EXCERPTED DATA
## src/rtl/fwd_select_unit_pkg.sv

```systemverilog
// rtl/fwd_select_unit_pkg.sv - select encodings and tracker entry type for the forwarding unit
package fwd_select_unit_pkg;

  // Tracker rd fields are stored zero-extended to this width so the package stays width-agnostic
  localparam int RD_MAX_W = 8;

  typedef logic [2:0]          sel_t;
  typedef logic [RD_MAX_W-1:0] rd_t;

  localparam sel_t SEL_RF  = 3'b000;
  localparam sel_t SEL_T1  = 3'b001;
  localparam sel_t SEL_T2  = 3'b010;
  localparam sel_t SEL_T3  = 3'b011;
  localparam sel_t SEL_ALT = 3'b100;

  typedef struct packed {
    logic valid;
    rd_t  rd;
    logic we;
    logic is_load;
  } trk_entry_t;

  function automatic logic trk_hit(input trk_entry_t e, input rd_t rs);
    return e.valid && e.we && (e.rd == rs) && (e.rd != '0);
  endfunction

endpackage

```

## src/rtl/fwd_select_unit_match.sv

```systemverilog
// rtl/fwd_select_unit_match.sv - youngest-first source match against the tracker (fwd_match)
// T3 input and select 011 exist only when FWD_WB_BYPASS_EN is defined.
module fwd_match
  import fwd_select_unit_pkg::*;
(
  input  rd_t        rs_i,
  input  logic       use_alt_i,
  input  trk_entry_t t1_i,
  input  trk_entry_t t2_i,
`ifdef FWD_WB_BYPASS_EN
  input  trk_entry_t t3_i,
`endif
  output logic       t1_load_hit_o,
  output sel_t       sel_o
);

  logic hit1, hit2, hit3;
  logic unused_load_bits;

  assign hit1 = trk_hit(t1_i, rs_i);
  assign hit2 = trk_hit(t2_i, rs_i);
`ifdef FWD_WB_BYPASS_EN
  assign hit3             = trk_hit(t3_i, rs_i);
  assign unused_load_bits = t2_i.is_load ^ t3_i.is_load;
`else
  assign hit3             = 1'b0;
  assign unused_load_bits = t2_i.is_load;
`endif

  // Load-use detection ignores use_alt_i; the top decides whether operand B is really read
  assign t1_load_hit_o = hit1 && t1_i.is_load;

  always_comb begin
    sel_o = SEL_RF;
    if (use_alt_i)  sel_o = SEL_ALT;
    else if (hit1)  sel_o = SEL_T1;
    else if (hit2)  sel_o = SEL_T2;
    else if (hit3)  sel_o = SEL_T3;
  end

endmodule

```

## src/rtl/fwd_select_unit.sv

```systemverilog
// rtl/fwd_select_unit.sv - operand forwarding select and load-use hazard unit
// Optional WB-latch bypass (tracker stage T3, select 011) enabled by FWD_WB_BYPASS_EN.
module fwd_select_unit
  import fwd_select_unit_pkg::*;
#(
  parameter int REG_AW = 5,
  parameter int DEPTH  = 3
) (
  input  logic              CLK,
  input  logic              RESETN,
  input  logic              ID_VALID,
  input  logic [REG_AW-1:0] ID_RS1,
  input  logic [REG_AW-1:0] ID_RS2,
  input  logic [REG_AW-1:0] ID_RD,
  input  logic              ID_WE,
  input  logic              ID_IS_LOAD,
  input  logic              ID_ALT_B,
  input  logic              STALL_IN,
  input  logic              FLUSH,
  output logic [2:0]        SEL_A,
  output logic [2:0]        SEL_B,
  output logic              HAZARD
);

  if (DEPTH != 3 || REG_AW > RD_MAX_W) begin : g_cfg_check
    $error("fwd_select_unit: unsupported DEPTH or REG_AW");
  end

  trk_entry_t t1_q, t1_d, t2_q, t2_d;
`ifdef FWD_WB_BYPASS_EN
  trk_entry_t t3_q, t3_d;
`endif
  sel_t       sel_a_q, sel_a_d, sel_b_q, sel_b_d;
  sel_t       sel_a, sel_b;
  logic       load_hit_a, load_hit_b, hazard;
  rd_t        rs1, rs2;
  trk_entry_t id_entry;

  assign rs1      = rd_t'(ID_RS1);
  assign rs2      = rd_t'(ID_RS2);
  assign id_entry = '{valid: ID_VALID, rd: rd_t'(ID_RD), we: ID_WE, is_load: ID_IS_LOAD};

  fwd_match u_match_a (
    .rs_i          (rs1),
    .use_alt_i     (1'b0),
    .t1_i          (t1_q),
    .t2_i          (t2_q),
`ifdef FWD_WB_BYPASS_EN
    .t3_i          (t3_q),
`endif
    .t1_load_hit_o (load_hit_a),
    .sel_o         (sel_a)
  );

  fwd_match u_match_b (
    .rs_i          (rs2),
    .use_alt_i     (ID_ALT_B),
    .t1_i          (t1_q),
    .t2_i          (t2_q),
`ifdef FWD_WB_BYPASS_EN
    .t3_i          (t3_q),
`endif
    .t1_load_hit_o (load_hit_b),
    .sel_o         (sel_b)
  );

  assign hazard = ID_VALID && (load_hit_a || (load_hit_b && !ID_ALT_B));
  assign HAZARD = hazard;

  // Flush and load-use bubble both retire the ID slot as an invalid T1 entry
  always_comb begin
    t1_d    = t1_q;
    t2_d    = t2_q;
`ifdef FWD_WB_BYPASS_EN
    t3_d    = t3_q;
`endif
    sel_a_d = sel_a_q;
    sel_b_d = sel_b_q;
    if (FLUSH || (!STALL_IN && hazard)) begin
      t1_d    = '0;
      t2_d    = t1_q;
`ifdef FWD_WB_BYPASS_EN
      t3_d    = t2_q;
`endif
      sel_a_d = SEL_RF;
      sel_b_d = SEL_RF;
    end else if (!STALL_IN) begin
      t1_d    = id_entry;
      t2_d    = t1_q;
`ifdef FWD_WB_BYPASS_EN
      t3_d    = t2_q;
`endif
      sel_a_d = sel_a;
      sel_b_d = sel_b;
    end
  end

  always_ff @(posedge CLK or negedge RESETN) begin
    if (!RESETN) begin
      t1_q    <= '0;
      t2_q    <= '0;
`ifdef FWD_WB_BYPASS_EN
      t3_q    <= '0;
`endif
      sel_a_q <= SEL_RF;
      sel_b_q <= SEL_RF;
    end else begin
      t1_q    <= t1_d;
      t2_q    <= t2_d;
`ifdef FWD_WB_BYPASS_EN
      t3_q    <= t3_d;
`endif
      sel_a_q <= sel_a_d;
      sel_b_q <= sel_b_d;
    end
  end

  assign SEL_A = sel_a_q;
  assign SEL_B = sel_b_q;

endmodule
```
---
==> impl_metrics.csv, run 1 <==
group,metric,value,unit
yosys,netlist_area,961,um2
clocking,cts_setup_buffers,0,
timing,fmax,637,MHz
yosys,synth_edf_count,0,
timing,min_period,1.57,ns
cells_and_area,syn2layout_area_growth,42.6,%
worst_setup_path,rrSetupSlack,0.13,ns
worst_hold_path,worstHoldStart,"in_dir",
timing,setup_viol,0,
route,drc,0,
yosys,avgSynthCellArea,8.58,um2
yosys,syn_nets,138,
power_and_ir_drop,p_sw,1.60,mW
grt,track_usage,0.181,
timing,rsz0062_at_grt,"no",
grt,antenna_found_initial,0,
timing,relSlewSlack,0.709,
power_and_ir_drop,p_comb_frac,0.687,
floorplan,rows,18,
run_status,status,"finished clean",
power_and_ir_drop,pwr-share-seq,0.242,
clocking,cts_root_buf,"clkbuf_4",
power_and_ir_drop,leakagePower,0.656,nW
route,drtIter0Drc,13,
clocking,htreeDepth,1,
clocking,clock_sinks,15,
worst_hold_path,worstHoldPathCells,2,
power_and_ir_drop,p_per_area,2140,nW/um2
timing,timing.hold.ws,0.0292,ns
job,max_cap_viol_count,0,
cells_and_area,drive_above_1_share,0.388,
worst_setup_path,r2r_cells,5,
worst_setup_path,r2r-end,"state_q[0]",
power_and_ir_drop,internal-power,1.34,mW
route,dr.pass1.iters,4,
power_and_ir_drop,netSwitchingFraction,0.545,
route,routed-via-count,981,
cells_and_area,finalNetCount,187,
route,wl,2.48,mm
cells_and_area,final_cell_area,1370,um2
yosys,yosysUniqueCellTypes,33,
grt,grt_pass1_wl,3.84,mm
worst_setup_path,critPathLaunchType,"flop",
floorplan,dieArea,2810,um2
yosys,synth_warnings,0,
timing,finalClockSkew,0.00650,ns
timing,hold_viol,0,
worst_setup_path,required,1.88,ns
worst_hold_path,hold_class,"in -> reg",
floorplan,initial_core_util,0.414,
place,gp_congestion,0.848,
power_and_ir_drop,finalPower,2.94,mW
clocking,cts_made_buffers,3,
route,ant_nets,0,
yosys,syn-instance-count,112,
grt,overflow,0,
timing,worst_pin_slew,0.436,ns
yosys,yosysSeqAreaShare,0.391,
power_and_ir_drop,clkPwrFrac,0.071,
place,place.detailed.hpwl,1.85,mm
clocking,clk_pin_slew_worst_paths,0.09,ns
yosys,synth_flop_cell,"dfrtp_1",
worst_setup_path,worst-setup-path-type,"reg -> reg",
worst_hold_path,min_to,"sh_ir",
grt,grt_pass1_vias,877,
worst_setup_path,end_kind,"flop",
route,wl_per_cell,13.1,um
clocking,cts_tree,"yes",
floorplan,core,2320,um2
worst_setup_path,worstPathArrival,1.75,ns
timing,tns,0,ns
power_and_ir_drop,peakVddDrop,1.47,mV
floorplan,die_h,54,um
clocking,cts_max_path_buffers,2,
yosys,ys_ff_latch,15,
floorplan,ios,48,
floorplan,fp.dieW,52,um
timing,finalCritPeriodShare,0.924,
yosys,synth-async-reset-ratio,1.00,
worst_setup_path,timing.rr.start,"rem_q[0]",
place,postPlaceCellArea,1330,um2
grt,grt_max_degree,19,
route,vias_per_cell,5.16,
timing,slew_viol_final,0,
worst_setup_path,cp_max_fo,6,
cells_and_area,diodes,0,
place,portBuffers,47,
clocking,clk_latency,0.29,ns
---
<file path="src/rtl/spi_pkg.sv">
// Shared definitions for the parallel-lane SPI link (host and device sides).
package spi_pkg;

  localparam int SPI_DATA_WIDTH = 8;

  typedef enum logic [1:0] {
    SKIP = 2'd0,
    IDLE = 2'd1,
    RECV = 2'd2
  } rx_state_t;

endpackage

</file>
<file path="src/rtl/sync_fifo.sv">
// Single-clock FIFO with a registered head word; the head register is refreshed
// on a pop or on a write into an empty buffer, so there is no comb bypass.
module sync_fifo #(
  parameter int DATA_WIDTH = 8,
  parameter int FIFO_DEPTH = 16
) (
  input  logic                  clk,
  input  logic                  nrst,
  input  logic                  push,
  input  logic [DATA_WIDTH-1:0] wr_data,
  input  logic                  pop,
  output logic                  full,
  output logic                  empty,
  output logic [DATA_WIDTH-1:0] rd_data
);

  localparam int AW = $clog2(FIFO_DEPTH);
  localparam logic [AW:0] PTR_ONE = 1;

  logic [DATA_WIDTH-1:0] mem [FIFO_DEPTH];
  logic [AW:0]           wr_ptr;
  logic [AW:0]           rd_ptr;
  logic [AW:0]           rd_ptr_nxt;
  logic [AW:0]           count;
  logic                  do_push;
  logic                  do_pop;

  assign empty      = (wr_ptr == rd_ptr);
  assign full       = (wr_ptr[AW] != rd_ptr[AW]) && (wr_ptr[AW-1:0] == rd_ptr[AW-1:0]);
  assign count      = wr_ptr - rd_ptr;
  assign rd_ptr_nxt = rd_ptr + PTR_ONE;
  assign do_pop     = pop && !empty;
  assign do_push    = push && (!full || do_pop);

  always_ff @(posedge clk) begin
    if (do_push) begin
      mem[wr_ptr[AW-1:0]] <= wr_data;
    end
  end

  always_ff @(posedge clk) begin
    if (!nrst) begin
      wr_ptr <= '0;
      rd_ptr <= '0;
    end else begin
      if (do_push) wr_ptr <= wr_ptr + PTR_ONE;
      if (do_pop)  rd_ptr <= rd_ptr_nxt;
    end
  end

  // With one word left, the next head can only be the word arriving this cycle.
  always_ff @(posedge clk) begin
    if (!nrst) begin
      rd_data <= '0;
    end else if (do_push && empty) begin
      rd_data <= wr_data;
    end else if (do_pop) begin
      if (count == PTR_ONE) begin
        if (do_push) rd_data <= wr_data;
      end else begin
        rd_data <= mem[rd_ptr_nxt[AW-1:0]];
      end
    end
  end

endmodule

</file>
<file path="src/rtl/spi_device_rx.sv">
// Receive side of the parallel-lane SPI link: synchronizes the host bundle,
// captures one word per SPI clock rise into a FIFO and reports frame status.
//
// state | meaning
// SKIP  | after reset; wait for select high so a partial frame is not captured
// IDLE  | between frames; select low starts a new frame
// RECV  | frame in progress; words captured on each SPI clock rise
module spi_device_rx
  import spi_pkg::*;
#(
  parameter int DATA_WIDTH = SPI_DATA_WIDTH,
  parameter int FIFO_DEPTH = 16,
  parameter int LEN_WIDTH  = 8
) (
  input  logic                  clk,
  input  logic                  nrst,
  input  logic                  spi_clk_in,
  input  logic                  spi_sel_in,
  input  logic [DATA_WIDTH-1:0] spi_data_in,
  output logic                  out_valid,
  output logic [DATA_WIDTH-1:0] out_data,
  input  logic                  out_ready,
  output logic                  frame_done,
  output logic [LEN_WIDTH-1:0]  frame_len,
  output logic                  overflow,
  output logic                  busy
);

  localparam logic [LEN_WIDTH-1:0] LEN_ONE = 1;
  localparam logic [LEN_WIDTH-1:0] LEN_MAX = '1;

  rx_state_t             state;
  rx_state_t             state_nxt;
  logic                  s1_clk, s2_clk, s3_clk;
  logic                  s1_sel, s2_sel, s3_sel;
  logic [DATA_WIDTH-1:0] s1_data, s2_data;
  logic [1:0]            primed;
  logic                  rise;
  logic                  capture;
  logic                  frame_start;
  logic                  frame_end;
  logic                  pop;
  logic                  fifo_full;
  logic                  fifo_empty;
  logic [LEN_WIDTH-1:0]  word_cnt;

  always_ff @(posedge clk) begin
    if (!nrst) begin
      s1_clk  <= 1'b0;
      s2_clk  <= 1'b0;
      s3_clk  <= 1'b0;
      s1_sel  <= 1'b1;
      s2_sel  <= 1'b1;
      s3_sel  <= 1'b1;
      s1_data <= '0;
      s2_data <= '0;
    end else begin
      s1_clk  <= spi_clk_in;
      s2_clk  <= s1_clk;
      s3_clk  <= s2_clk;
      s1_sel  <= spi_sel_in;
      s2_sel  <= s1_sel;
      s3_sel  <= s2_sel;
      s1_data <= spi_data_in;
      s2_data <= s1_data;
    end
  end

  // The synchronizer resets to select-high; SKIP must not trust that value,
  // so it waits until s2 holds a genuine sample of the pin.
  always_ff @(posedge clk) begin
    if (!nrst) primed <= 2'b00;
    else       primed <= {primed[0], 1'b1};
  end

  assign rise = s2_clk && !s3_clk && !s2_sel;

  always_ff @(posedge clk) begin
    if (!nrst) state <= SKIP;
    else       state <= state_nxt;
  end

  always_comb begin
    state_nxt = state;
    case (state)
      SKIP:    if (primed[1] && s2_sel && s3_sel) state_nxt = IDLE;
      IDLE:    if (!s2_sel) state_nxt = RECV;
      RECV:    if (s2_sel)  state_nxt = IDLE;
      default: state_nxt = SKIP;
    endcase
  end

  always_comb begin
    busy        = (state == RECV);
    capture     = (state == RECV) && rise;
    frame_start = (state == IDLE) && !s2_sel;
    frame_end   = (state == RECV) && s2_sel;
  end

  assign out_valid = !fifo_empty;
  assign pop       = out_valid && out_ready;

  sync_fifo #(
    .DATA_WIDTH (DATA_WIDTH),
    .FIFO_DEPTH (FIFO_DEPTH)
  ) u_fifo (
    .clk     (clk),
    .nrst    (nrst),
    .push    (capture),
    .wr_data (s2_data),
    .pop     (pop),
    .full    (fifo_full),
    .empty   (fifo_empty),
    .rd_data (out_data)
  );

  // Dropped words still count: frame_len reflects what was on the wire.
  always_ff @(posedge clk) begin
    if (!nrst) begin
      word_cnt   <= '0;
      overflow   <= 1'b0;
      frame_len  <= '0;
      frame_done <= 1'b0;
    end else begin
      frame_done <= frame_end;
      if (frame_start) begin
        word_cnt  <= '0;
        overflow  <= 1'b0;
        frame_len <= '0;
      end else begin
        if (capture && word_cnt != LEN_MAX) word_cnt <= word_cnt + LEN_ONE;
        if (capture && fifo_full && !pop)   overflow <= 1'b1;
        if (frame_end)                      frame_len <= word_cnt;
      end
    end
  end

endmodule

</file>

EXERCISE AIM
Show each line of the listing that holds the string "route".

FINISHED TASK
route,drc,0,
route,drtIter0Drc,13,
route,dr.pass1.iters,4,
route,routed-via-count,981,
route,wl,2.48,mm
route,ant_nets,0,
route,wl_per_cell,13.1,um
route,vias_per_cell,5.16,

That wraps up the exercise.